Theoretical expressions for the error rate and LGI violation under combined channel and device attacks are provided. For no device attack ($f=0$), the LGI violation and security threshold coincide: $\theta\leq \frac{\pi}{4}$, yielding $e_{AB}\lesssim 14.6\%$ and Alice-Bob correlator $\Lambda_{AB}\geq 2\sqrt{2}\cos\theta$. Under device attack ($f>0$), both the error rate and LGI violation degrade, and the secure key rate is explicitly reduced as a function of $f$. Notably, legitimate BB84 statistics alone would not signal Eve's presence; instead, a reduction in LGI violation indicates the presence and magnitude of the device attack.

Figure 2: The upper lines show LGI test outcomes, while the lower lines show the positive secret key rate $K = I_{AB} - I_E$ as a function of the observed error rate $e_{AB}$; device attacks ($f>0$) reduce the tolerable error rate and LGI violation.

Theoretical and Practical Implications

This work establishes that temporal correlations, evidenced by LGI violation, can substitute for spatial nonlocality as a security resource in DI QKD, at least for certain classes of device attacks. The critical insight is that LGI violation cannot be faked by higher-dimensional cheat states or by sharing separable quantum resources across devices, in contrast to BB84 correlations.

The protocol's security is directly linked to observed LGI violations. The practical implication is that entanglement and spatial separation are not strictly required for DI QKD security verification against certain attacks; sequential, single-system protocols suffice, simplifying implementation. However, the analysis reveals that the weakened monogamy of temporal correlations reduces security margins compared to standard Bell-based DI QKD. For more sophisticated device attacks, including those exploiting device memory or leaking state information, further developments (potentially semi-device-independent approaches) are necessary.

Future Directions

The authors note that their security proof applies to the AGM attack and not to the most general device attacks, such as memory-assisted attacks or those allowed in fully device-independent scenarios. Extending LGI-based security tests to these general cases, potentially employing dimension witnesses or memory attack countermeasures, is indicated as an area for future research.
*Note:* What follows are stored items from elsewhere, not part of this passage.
==> config.mk <==
export PLATFORM = sky130hd
export DESIGN_NAME = unidad_control_multiciclo_flat
export DESIGN_NICKNAME = d
export VERILOG_FILES = /design/src/rtl/unidad_control_multiciclo_if.sv /design/src/rtl/unidad_control_multiciclo.sv /design/src/flat_wrapper.sv
export SDC_FILE = /design/constraint.sdc
export NUM_CORES = 1
export LEC_CHECK = 0
export ABC_AREA = 1
export BUFFER_PORTS_ARGS = -buffer_cell sky130_fd_sc_hd__clkbuf_2
export CORE_MARGIN = 1
export CORE_UTILIZATION = 50
export DETAILED_ROUTE_END_ITERATION = 8
export PLACE_DENSITY = 0.79
export SYNTH_ARGS = -nofsm -noshare
export SYNTH_HDL_FRONTEND = slang
export SYNTH_SLANG_ARGS = --single-unit
==> constraint.sdc <==
create_clock -name clk -period 2.45 [get_ports clk]
set_input_delay 0.3675 -clock clk [delete_from_list [all_inputs] [get_ports clk]]
set_output_delay 0.3675 -clock clk [all_outputs]
set_load 0.01 [all_outputs]
==> src/rtl/unidad_control_multiciclo_if.sv <==
// unidad_control_multiciclo_if: control bus between the multicycle MIPS control FSM and its datapath
interface unidad_control_multiciclo_if;
  logic [5:0] Opcode;
  logic       mem_ready;
  logic       PCWrite;
  logic       PCWriteCond;
  logic       IorD;
  logic       MemRead;
  logic       MemWrite;
  logic       IRWrite;
  logic       RegDst;
  logic       MemtoReg;
  logic       RegWrite;
  logic       ALUSrcA;
  logic [1:0] ALUSrcB;
  logic [2:0] dataUC;
  logic [1:0] PCSrc;
  logic       ilegal;
  modport master (
    input  Opcode, mem_ready,
    output PCWrite, PCWriteCond, IorD, MemRead, MemWrite, IRWrite, RegDst,
           MemtoReg, RegWrite, ALUSrcA, ALUSrcB, dataUC, PCSrc, ilegal
  );
  modport slave (
    output Opcode, mem_ready,
    input  PCWrite, PCWriteCond, IorD, MemRead, MemWrite, IRWrite, RegDst,
           MemtoReg, RegWrite, ALUSrcA, ALUSrcB, dataUC, PCSrc, ilegal
  );
endinterface

==> src/rtl/unidad_control_multiciclo.sv <==
// unidad_control_multiciclo: Moore control FSM sequencing a multicycle MIPS datapath
module unidad_control_multiciclo #(
  parameter int CNT_W = 16
) (
  input  logic                    clk,
  input  logic                    rst_n,
  unidad_control_multiciclo_if.master bus,
  output logic [3:0]              estado_o,
  output logic [CNT_W-1:0]        instr_cnt_o
);
  typedef enum logic [3:0] {
    FETCH  = 4'd0,
    DECODE = 4'd1,
    MEMADR = 4'd2,
    MEMRD  = 4'd3,
    MEMWB  = 4'd4,
    MEMWR  = 4'd5,
    EXEC_R = 4'd6,
    RWB    = 4'd7,
    BRANCH = 4'd8,
    EXEC_I = 4'd9,
    IWB    = 4'd10,
    JUMP   = 4'd11
  } state_t;
  localparam logic [5:0] OP_R    = 6'b000000;
  localparam logic [5:0] OP_LW   = 6'b100011;
  localparam logic [5:0] OP_SW   = 6'b101011;
  localparam logic [5:0] OP_BEQ  = 6'b000100;
  localparam logic [5:0] OP_ADDI = 6'b001000;
  localparam logic [5:0] OP_SLTI = 6'b001010;
  localparam logic [5:0] OP_J    = 6'b000010;
  state_t            state_q, state_d;
  logic              sel_q, sel_d;
  logic [CNT_W-1:0]  cnt_q, cnt_d;
  logic              inc;
  assign estado_o    = state_q;
  assign instr_cnt_o = cnt_q;
  // state, lw/sw-addi/slti selector latched at DECODE, and retired-instruction counter
  always_ff @(posedge clk or negedge rst_n) begin
    if (!rst_n) begin
      state_q <= FETCH;
      sel_q   <= 1'b0;
      cnt_q   <= '0;
    end else begin
      state_q <= state_d;
      sel_q   <= sel_d;
      cnt_q   <= cnt_d;
    end
  end
  // next state and Moore outputs; sel_q=1 means sw (memory path) or slti (immediate path)
  always_comb begin
    state_d          = FETCH;
    sel_d            = sel_q;
    inc              = 1'b0;
    bus.PCWrite      = 1'b0;
    bus.PCWriteCond  = 1'b0;
    bus.IorD         = 1'b0;
    bus.MemRead      = 1'b0;
    bus.MemWrite     = 1'b0;
    bus.IRWrite      = 1'b0;
    bus.RegDst       = 1'b0;
    bus.MemtoReg     = 1'b0;
    bus.RegWrite     = 1'b0;
    bus.ALUSrcA      = 1'b0;
    bus.ALUSrcB      = 2'b00;
    bus.dataUC       = 3'b000;
    bus.PCSrc        = 2'b00;
    bus.ilegal       = 1'b0;
    case (state_q)
      FETCH: begin
        bus.MemRead = 1'b1;
        bus.ALUSrcB = 2'b01;
        bus.IRWrite = bus.mem_ready;
        bus.PCWrite = bus.mem_ready;
        state_d     = bus.mem_ready ? DECODE : FETCH;
      end
      DECODE: begin
        bus.ALUSrcB = 2'b11;
        sel_d       = (bus.Opcode == OP_SW) || (bus.Opcode == OP_SLTI);
        case (bus.Opcode)
          OP_R:             state_d = EXEC_R;
          OP_LW, OP_SW:     state_d = MEMADR;
          OP_BEQ:           state_d = BRANCH;
          OP_ADDI, OP_SLTI: state_d = EXEC_I;
          OP_J:             state_d = JUMP;
          default:          bus.ilegal = 1'b1;
        endcase
      end
      MEMADR: begin
        bus.ALUSrcA = 1'b1;
        bus.ALUSrcB = 2'b10;
        state_d     = sel_q ? MEMWR : MEMRD;
      end
      MEMRD: begin
        bus.MemRead = 1'b1;
        bus.IorD    = 1'b1;
        state_d     = bus.mem_ready ? MEMWB : MEMRD;
      end
      MEMWB: begin
        bus.RegWrite = 1'b1;
        bus.MemtoReg = 1'b1;
        inc          = 1'b1;
      end
      MEMWR: begin
        bus.MemWrite = 1'b1;
        bus.IorD     = 1'b1;
        inc          = bus.mem_ready;
        state_d      = bus.mem_ready ? FETCH : MEMWR;
      end
      EXEC_R: begin
        bus.ALUSrcA = 1'b1;
        bus.dataUC  = 3'b010;
        state_d     = RWB;
      end
      RWB: begin
        bus.RegWrite = 1'b1;
        bus.RegDst   = 1'b1;
        inc          = 1'b1;
      end
      BRANCH: begin
        bus.ALUSrcA     = 1'b1;
        bus.dataUC      = 3'b001;
        bus.PCWriteCond = 1'b1;
        bus.PCSrc       = 2'b01;
        inc             = 1'b1;
      end
      EXEC_I: begin
        bus.ALUSrcA = 1'b1;
        bus.ALUSrcB = 2'b10;
        bus.dataUC  = sel_q ? 3'b111 : 3'b000;
        state_d     = IWB;
      end
      IWB: begin
        bus.RegWrite = 1'b1;
        inc          = 1'b1;
      end
      JUMP: begin
        bus.PCWrite = 1'b1;
        bus.PCSrc   = 2'b10;
        inc         = 1'b1;
      end
      default: state_d = FETCH;
    endcase
    cnt_d = cnt_q + CNT_W'(inc);
  end
endmodule

==> src/flat_wrapper.sv <==
// flat-port wrapper written by rule: the top's interface ports become plain ports
module unidad_control_multiciclo_flat 
#(
  parameter int CNT_W = 16
)
  (clk, rst_n, estado_o, instr_cnt_o, bus_Opcode, bus_mem_ready, bus_PCWrite, bus_PCWriteCond, bus_IorD, bus_MemRead, bus_MemWrite, bus_IRWrite, bus_RegDst, bus_MemtoReg, bus_RegWrite, bus_ALUSrcA, bus_ALUSrcB, bus_dataUC, bus_PCSrc, bus_ilegal);
  unidad_control_multiciclo_if bus_i ();
  input  logic clk;
  input  logic rst_n;
  output logic [3:0] estado_o;
  output logic [CNT_W-1:0] instr_cnt_o;
  input wire logic [$bits(bus_i.Opcode)-1:0] bus_Opcode;
  input wire logic [$bits(bus_i.mem_ready)-1:0] bus_mem_ready;
  output wire logic [$bits(bus_i.PCWrite)-1:0] bus_PCWrite;
  output wire logic [$bits(bus_i.PCWriteCond)-1:0] bus_PCWriteCond;
  output wire logic [$bits(bus_i.IorD)-1:0] bus_IorD;
  output wire logic [$bits(bus_i.MemRead)-1:0] bus_MemRead;
  output wire logic [$bits(bus_i.MemWrite)-1:0] bus_MemWrite;
  output wire logic [$bits(bus_i.IRWrite)-1:0] bus_IRWrite;
  output wire logic [$bits(bus_i.RegDst)-1:0] bus_RegDst;
  output wire logic [$bits(bus_i.MemtoReg)-1:0] bus_MemtoReg;
  output wire logic [$bits(bus_i.RegWrite)-1:0] bus_RegWrite;
  output wire logic [$bits(bus_i.ALUSrcA)-1:0] bus_ALUSrcA;
  output wire logic [$bits(bus_i.ALUSrcB)-1:0] bus_ALUSrcB;
  output wire logic [$bits(bus_i.dataUC)-1:0] bus_dataUC;
  output wire logic [$bits(bus_i.PCSrc)-1:0] bus_PCSrc;
  output wire logic [$bits(bus_i.ilegal)-1:0] bus_ilegal;
  assign bus_i.Opcode = bus_Opcode;
  assign bus_i.mem_ready = bus_mem_ready;
  assign bus_PCWrite = bus_i.PCWrite;
  assign bus_PCWriteCond = bus_i.PCWriteCond;
  assign bus_IorD = bus_i.IorD;
  assign bus_MemRead = bus_i.MemRead;
  assign bus_MemWrite = bus_i.MemWrite;
  assign bus_IRWrite = bus_i.IRWrite;
  assign bus_RegDst = bus_i.RegDst;
  assign bus_MemtoReg = bus_i.MemtoReg;
  assign bus_RegWrite = bus_i.RegWrite;
  assign bus_ALUSrcA = bus_i.ALUSrcA;
  assign bus_ALUSrcB = bus_i.ALUSrcB;
  assign bus_dataUC = bus_i.dataUC;
  assign bus_PCSrc = bus_i.PCSrc;
  assign bus_ilegal = bus_i.ilegal;
  unidad_control_multiciclo #(.CNT_W(CNT_W)) u_core (.clk(clk), .rst_n(rst_n), .bus(bus_i), .estado_o(estado_o), .instr_cnt_o(instr_cnt_o));
endmodule
==> results of run 1 <==
## registers in the layout (all words and copies together), names as in the netlist
register / flops
u_core.sel_q: 1
u_core.instr_cnt_o: 16
u_core.estado_o: 4
## cell families after synthesis
logic type / after synthesis / synth area share [%]
and+or+nand+nor: 134 / 42.9
buffers and inverters: 34 / 9.39
xor gates and xnor gates: 7 / 4.38
adders and majority gates: 2 / 1.79
AOI/OAI and AO/OA: 11 / 3.94
DFF: 21 / 37.6
## power breakdown
part	switching [mW]	internal, mW	total, mW
combinational	0.314	0.184	0.498
clock	0.0967	0.0634	0.160
sequential	0.0728	0.399	0.472
## worst register-to-register path, delay by kind of cell (launching register included)
| kind | cells | cell delay [ns] |
|---|---|---|
| and+or+nand+nor | 5 | 0.59 |
| adders and majority gates | 2 | 0.51 |
| DFF | 1 | 0.49 |
| buffers and inverters | 2 | 0.23 |
| AOI/OAI and AO/OA | 1 | 0.13 |
| xor gates and xnor gates | 1 | 0.13 |
## repair_timing
| item | in CTS | in global routing |
|---|---|---|
| buffers inserted | 0 | 0 |
| endpoints found under the setup margin | 0 | 1 |
| resized for setup | 0 | 2 |
## stage by stage
stage	std cells	util, %
6_report	288	65.8
4_1_cts	288	65.6
3_3_place_gp	284	64.6
5_1_grt	288	65.8
3_5_place_dp	284	64.6
2_1_floorplan	209	-
## metal layers
metal | share of wire [%] | wire [µm] | GRT usage [%] | up-vias
met4 | 0.42 | 12 | 2.50 | 0
met5 | 0 | 0 | 0 | -
met2 | 44 | 1240 | 32.5 | 30
li1 | - | - | - | 745
met3 | 4.7 | 133 | 5.74 | 2
met1 | 51 | 1460 | 28.1 | 587
## layout make-up
cell class	count	area [µm²]	area share, %
well taps	30	37.5	2.22
clock buffers	4	26.3	1.56
flip-flops and latches	21	527	31.2
inverters	33	124	7.33
repair buffers	46	230	13.6
multi-input cells	154	744	44.1
## placed cells by master (no fill, tap or decap), drive strengths merged, types with 3 or more instances in the layout
cell / instances
a21oi: 4
clkbuf: 50
dfrtp: 21
inv: 33
nand2: 68
nand3: 20
nand4: 6
nor2: 39
o21ai: 7
xnor2: 4
xor2: 3
## worst max path at each step
stage / end / start
floorplan: u_core.instr_cnt_o[14] / u_core.estado_o[1]
global placement: u_core.instr_cnt_o[14] / u_core.estado_o[1]
detailed placement: u_core.instr_cnt_o[14] / u_core.estado_o[1]
CTS: u_core.instr_cnt_o[14] / u_core.estado_o[1]
global route: u_core.instr_cnt_o[14] / u_core.estado_o[1]
finish: u_core.instr_cnt_o[8] / u_core.estado_o[1]
==> impl_metrics.yaml, run 1 <==
clock_network:
  clk_latency_ns: 0.30
  cts_tree: "yes"
  htree_num_levels: 1
  clkSlewWorstSetupHoldPaths_ns: 0.11
  clock_sinks: 21
  hold_buffers: 0
  numCtsBuffers: 3
  cts_max_path_buffers: 2
  root_buffer: "clkbuf_4"
finish:
  final_layout_size_suffix_gt1_share_pct: 27.5
  finalInstanceArea_um2: 1690
  area_delta_synth_final_pct: 20.8
  num_antenna_cells: 0
  fillers: 239
  finalNetCount: 270
global_routing:
  grt-ovfl-total: 0
  grt_pass1_vias: 1104
  track_usage_pct: 20.4
  grt_max_degree: 22
  grt_pass1_wl_um: 4460
  antenna_found_initial: 0
logic_synthesis:
  ys.flop_type: "dfrtp_1"
  netlist_area_um2: 1400
  avgSynthCellArea_um2: 6.69
  async_reset_ff_share_pct: 100
  synth_top_area_cell: "dfrtp_1"
  ys_seq_elements: 21
  netlist_instances: 209
  yosys-top-cells-count: "nand2_1 (64), nor2_1 (31), inv_1 (25)"
  yosysMostFrequentCell: "nand2_1"
  yosysSeqAreaShare_pct: 37.6
  synth_cell_types: 18
  synth_edf_count: 0
  synthTopCellsByArea: "dfrtp_1 (38%), nand2_1 (17%), nor2_1 (8.3%)"
  syn_nets: 220
  synth.top_cell.area_share_pct: 37.6
  ys.warnings.count: 0
floorplanning:
  num_rows: 18
  initial_core_util_pct: 54.5
  io_pins: 47
  die_w_um: 54.9
  fp.coreArea_um2: 2570
  dieHeight_um: 54.9
  die-area_um2: 3010
setup_path:
  crit_type: "reg -> reg"
  cp_cell_sequence: "nor2_1 -> inv_1 -> a21oi_1 -> nor2_1 -> nand2_1 -> ha_1 -> ha_1 -> nand3_1 -> inv_1 -> nand2_1 -> xnor2_1"
  arrival_ns: 2.36
  critPathMaxFanout: 7
  rr_worst_depth: 11
  critPathRequiredTime_ns: 2.63
  r2r_start: "u_core.estado_o[1]"
  path_depth: 11
  slowest_stage: "dfrtp_1"
  crit_family: "simple AND/OR/NAND/NOR gates"
  r2r_end: "u_core.instr_cnt_o[8]"
  worst-path-buf-inv: 2
  start_kind: "flop"
  endpoint_kind: "flop"
  crit_path_max_incr_delay_ns: 0.49
  r2r_setup_slack_ns: 0.27
drt:
  wl_per_cell_um: 9.87
  first_pass_iters: 4
  wirelength_um: 2840
  vias: 1364
  viasPerCell: 4.74
  drtAntennaViolNets: 0
  drc: 0
  drt_iter0_drc: 32
timing:
  worstMarginPinSlew_ns: 0.489
  rsz0062_at_grt: "false"
  tns_ns: 0
  finalCritPeriodShare_pct: 88.9
  max_slew_margin_pct: 67.4
  finalSetupViolCount: 0
  fin_skew_ns: 0.0116
  hold_viol_final: 1
  slew_viol_final: 0
  timing.fmax_ghz: 0.459
  setup_slack_ns: 0.272
  holdWs_ns: -0.000132
  period_needed_ns: 2.18
place:
  dp_hpwl_um: 2380
  numPortBuffers: 46
  place.gp.congestion: 0.921
  dpl_worst_slack_ns: 0.223
  postPlaceCellArea_um2: 1660
pwr:
  p_leak_nw: 0.995
  power.density_nw_per_um2: 669
  ir_worst_vdd_uv: 446
  power_mw: 1.13
outcome:
  run_status: "finished with violations"
  violations: "hold timing"
worst_hold_path:
  min_path_type: "in -> async"
job:
  max-cap-violations: 0
Power figures use the tool's default switching activity.
==> run 2: changes to the inputs <==
==> constraint.sdc (replaced) <==
create_clock -name clk -period 2.45 [get_ports clk]
set_input_delay 0.245 -clock clk [delete_from_list [all_inputs] [get_ports clk]]
set_output_delay 0.245 -clock clk [all_outputs]
set_load 0.01 [all_outputs]
==> run 2 against run 1 <==
The run now ends clean. Hold slack gained 0.28 ns. Non-clock buffer count grew 1. Register-to-register slack is essentially flat. Clock skew is essentially flat. Count of clock-buffer cells in the layout is the same. Critical path depth is the same. Die area is the same. Worst setup slack lost 0.0017 ns.
==> impl_metrics.yaml, run 2 (synthesis results as in run 1) <==
timing:
  finalSetupViolCount: 0
  timing.fmax_ghz: 0.459
  tns_ns: 0
  worstMarginPinSlew_ns: 0.490
  finalCritPeriodShare_pct: 89.0
  max_slew_margin_pct: 67.3
  fin_skew_ns: 0.0114
  period_needed_ns: 2.18
  hold_viol_final: 0
  slew_viol_final: 0
  rsz0062_at_grt: "false"
  setup_slack_ns: 0.270
floorplanning:
  dieHeight_um: 54.9
  num_rows: 18
  fp.coreArea_um2: 2570
  die-area_um2: 3010
  io_pins: 47
  initial_core_util_pct: 54.5
  die_w_um: 54.9
clock_network:
  root_buffer: "clkbuf_4"
  htree_num_levels: 1
  clkSlewWorstSetupHoldPaths_ns: 0.10
  cts_tree: "yes"
  cts_max_path_buffers: 2
  clk_latency_ns: 0.30
  clock_sinks: 21
  cts_setup_buffers: 0
  numCtsBuffers: 3
place:
  dp_hpwl_um: 2380
  dpl_worst_slack_ns: 0.223
  numPortBuffers: 46
  dp_cells: 284
  place.gp.congestion: 0.921
  postPlaceCellArea_um2: 1660
pwr:
  ir_worst_vdd_uv: 447
  seq_power_share_pct: 41.7
  power_switching_mw: 0.483
  p_leak_nw: 0.999
  comb_power_share_pct: 44.1
  power.density_nw_per_um2: 665
  power_mw: 1.13
  p_int_mw: 0.647
  clkPwrFrac_pct: 14.2
  swShare_pct: 42.7
global_routing:
  grt-ovfl-total: 0
  track_usage_pct: 20.6
  antenna_found_initial: 0
  grt_pass1_vias: 1113
  grt_max_degree: 22
  grt_pass1_wl_um: 4500
finish:
  largest_reg_flops: 16
  finalNetCount: 271
  final_layout_size_suffix_gt1_share_pct: 27.4
  area_delta_synth_final_pct: 21.5
  final_cell_mix: "nand2_1 (64), clkbuf_2 (46), nor2_1 (30)"
  final_cells: 289
  finalInstanceArea_um2: 1700
  num_antenna_cells: 0
  final_common_cell: "nand2_1"
setup_path:
  arrival_ns: 2.36
  r2r_setup_slack_ns: 0.27
  crit_type: "reg -> reg"
  critPathMaxFanout: 7
  start_kind: "flop"
  critPathRequiredTime_ns: 2.63
  endpoint_kind: "flop"
drt:
  first_pass_iters: 4
  wl_per_cell_um: 9.92
  drt_iter0_drc: 17
  wl_met2_um: 1260
  vias: 1383
  top_layer: "met4"
  drc: 0
  drtAntennaViolNets: 0
  wl_met1_um: 1460
  viasPerCell: 4.79
  dr_wl_met3_um: 132
  wirelength_um: 2870
job:
  max-cap-violations: 0
outcome:
  run_status: "finished, final reports clean"
worst_hold_path:
  min_path_type: "in -> reg"
## run 2: timing repair
item	CTS	global route
endpoints found under the hold margin	21	0
resized for setup	0	2
setup endpoints to repair	0	1
hold buffers	1	0
## run 2: power groups by stage
stage | clock (mW) | sequential (mW) | combinational [mW]
after CTS | 0.165 | 0.473 | 0.502
after global placement | 0 | 0.478 | 0.500
after floorplan | 0 | 0.494 | 0.297
final | 0.160 | 0.472 | 0.498
after global routing | 0.181 | 0.482 | 0.567
after detailed placement | 0 | 0.481 | 0.497
## run 2: path summary, 6_finish.rpt
| check | from | end | depth (start not counted) |
|---|---|---|---|
| max | u_core.estado_o[1] | u_core.instr_cnt_o[8] | 11 |
| min | bus_Opcode[2] | u_core.estado_o[2] | 4 |
| max reg2reg | u_core.estado_o[1] | u_core.instr_cnt_o[8] | 11 |
| min reg2reg | u_core.sel_q | u_core.sel_q | 2 |
| max in group asynchronous | rst_n | u_core.estado_o[3] | 2 |
| min in group asynchronous | rst_n | u_core.instr_cnt_o[14] | 2 |
## run 2: cell type report
cell class / count / area [µm²]
fillers: 240 / 868
multi-input cells: 154 / 744
clock buffers: 4 / 26.3
repair buffers: 47 / 240
well taps: 30 / 37.5
inverters: 33 / 124
flip-flops and latches: 21 / 527
## run 2: through the flow
stage          utilization, %  hold slack, ns
2_1_floorplan               -         -0.0506
3_3_place_gp             64.6           0.237
3_5_place_dp             64.6           0.233
4_1_cts                  66.0           0.270
5_1_grt                  66.2           0.263
6_report                 66.2           0.278
## run 2: worst max-delay path: stages, from the launching register on
cell	delay, ns
dfrtp_1	0.49
nor2_1	0.20
inv_1	0.09
a21oi_1	0.13
nor2_1	0.07
nand2_1	0.07
ha_1	0.25
ha_1	0.26
nand3_1	0.17
inv_1	0.14
nand2_1	0.08
xnor2_1	0.13
## run 2: metal layers
layer | track usage (%) | vias to the layer above
met5 | 0 | -
met4 | 2.50 | 0
met3 | 5.74 | 2
met2 | 33.3 | 33
met1 | 28.1 | 600
li1 | - | 748
==> run 3: changes to the inputs <==
--- a/config.mk
+++ b/config.mk
@@ -10,7 +10,8 @@
 export CORE_MARGIN = 1
 export CORE_UTILIZATION = 50
 export DETAILED_ROUTE_END_ITERATION = 8
-export PLACE_DENSITY = 0.79
+export MAX_ROUTING_LAYER = met4
+export PLACE_DENSITY = 0.76
 export SYNTH_ARGS = -nofsm -noshare
 export SYNTH_HDL_FRONTEND = slang
 export SYNTH_SLANG_ARGS = --single-unit
==> run 3 against run 2 <==
Register-to-register slack worse by 0.03 ns. First-iteration DRC count up 100%. Clock skew down 0.011 ns. Largest power group unchanged. Critical path type unchanged.
==> impl_metrics.yaml, run 3 (synthesis results as in run 1) <==
clock_network:
  cts_tree: "yes"
  clk_latency_ns: 0.30
  htree_num_levels: 1
  cts_max_path_buffers: 2
  clkSlewWorstSetupHoldPaths_ns: 0.11
  numCtsBuffers: 3
  cts_setup_buffers: 0
  clock_sinks: 21
  root_buffer: "clkbuf_4"
place:
  dp_hpwl_um: 2420
  numPortBuffers: 46
  place.gp.congestion: 0.940
global_routing:
  track_usage_pct: 22.4
  antenna_found_initial: 0
  grt_pass1_wl_um: 4680
  grt-ovfl-total: 0
  grt_pass1_vias: 1143
  grt_max_degree: 22
timing:
  tns_ns: 0
  fin_skew_ns: 0.000724
  slew_viol_final: 0
  period_needed_ns: 2.21
  timing.fmax_ghz: 0.453
  finalSetupViolCount: 0
  max_slew_margin_pct: 66.7
  hold_viol_final: 0
  worstMarginPinSlew_ns: 0.499
  finalCritPeriodShare_pct: 90.1
  rsz0062_at_grt: "false"
finish:
  finalNetCount: 271
  final_layout_size_suffix_gt1_share_pct: 27.8
  multiInputGateArea_um2: 747
  fillers: 257
  ff_latch_area_um2: 527
  num_antenna_cells: 0
  area_delta_synth_final_pct: 21.6
  final_common_cell: "nand2_1"
  largest_reg_flops: 16
  final_cell_mix: "nand2_1 (64), clkbuf_2 (46), nor2_1 (29)"
drt:
  vias: 1409
  wirelength_um: 2910
  first_pass_iters: 4
  wl_met1_um: 1490
  wl_per_cell_um: 10.1
  drtAntennaViolNets: 0
  drt_iter0_drc: 34
  top_layer: "met4"
  wl_met2_um: 1240
  dr_wl_met3_um: 160
  viasPerCell: 4.88
  drc: 0
worst_hold_path:
  min_path_type: "in -> reg"
  hold_start: "bus_Opcode[2]"
floorplanning:
  dieHeight_um: 54.9
  fp.coreArea_um2: 2570
  num_rows: 18
  initial_core_util_pct: 54.5
  io_pins: 47
  die_w_um: 54.9
  die-area_um2: 3010
pwr:
  ir_worst_vdd_uv: 551
  p_leak_nw: 0.999
  power_mw: 1.14
  power.density_nw_per_um2: 668
setup_path:
  startpoint: "u_core.estado_o[1]"
  arrival_ns: 2.41
  start_kind: "flop"
  crit_path_frequent_cell: "nand2_1"
  slowest_stage: "dfrtp_1"
  crit_path_max_incr_delay_ns: 0.53
  critPathRequiredTime_ns: 2.65
  endpoint_kind: "flop"
  critPathMaxFanout: 7
  cp_cell_sequence: "inv_1 -> nor2_1 -> and2_1 -> nor2_1 -> nand2_1 -> ha_1 -> ha_1 -> nand3_1 -> nor2_2 -> nand3_1 -> nand2_1 -> nand2_1"
  r2r_setup_slack_ns: 0.24
  crit_type: "reg -> reg"
  r2r_start: "u_core.estado_o[1]"
job:
  max-cap-violations: 0
outcome:
  run_status: "finished, final reports clean"
[run 3: area by class of cell]
cell class / count / area share [%]
Tap cell: 30 / 2.21
Clock buffer: 4 / 1.54
Sequential cell: 21 / 31.0
Multi-Input combinational cell: 154 / 43.9
Timing Repair Buffer: 47 / 14.1
Inverter: 33 / 7.28
[run 3: final timing paths]
path / endpoint / cells after the start
max: u_core.instr_cnt_o[14] / 12
min: u_core.estado_o[2] / 4
max reg2reg: u_core.instr_cnt_o[14] / 12
min reg2reg: u_core.instr_cnt_o[0] / 1
max in group asynchronous: u_core.estado_o[3] / 2
min in group asynchronous: u_core.instr_cnt_o[6] / 2
[run 3: metal layers]
metal / vias up / GRT usage [%]
met5: - / -
met1: 619 / 31.0
met4: 0 / 3.75
met3: 2 / 5.74
li1: 747 / -
met2: 41 / 33.7
[run 3: report_power, final]
group	switching, mW	internal, mW	total [mW]	leakage (nW)
combinational	0.313	0.187	0.500	0.702
clock	0.0982	0.0634	0.162	0.0150
sequential	0.0767	0.399	0.475	0.283
[run 3: timing repair]
item	4_1_cts	5_1_grt
endpoints found under the setup margin	0	1
resized for setup	0	3
hold endpoints to repair	21	0
hold buffers	1	0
Further, a rigorous characterization of the quantitative relation between LGI violation and extractable key rates under realistic imperfections and experimental constraints would be invaluable for transitioning these ideas to practical QKD systems.

Conclusion

This work demonstrates that LGI violation, traditionally studied as a test of macrorealism and invasive measurement, provides a novel operational tool for certifying the security of QKD protocols in the device-independent scenario against specific device attacks. The LG-BB84 protocol combines efficient key generation with robust device attack detection via temporal correlator tests, revealing both the promise and inherent limitations of temporal non-classicality for quantum cryptography (1310.0438).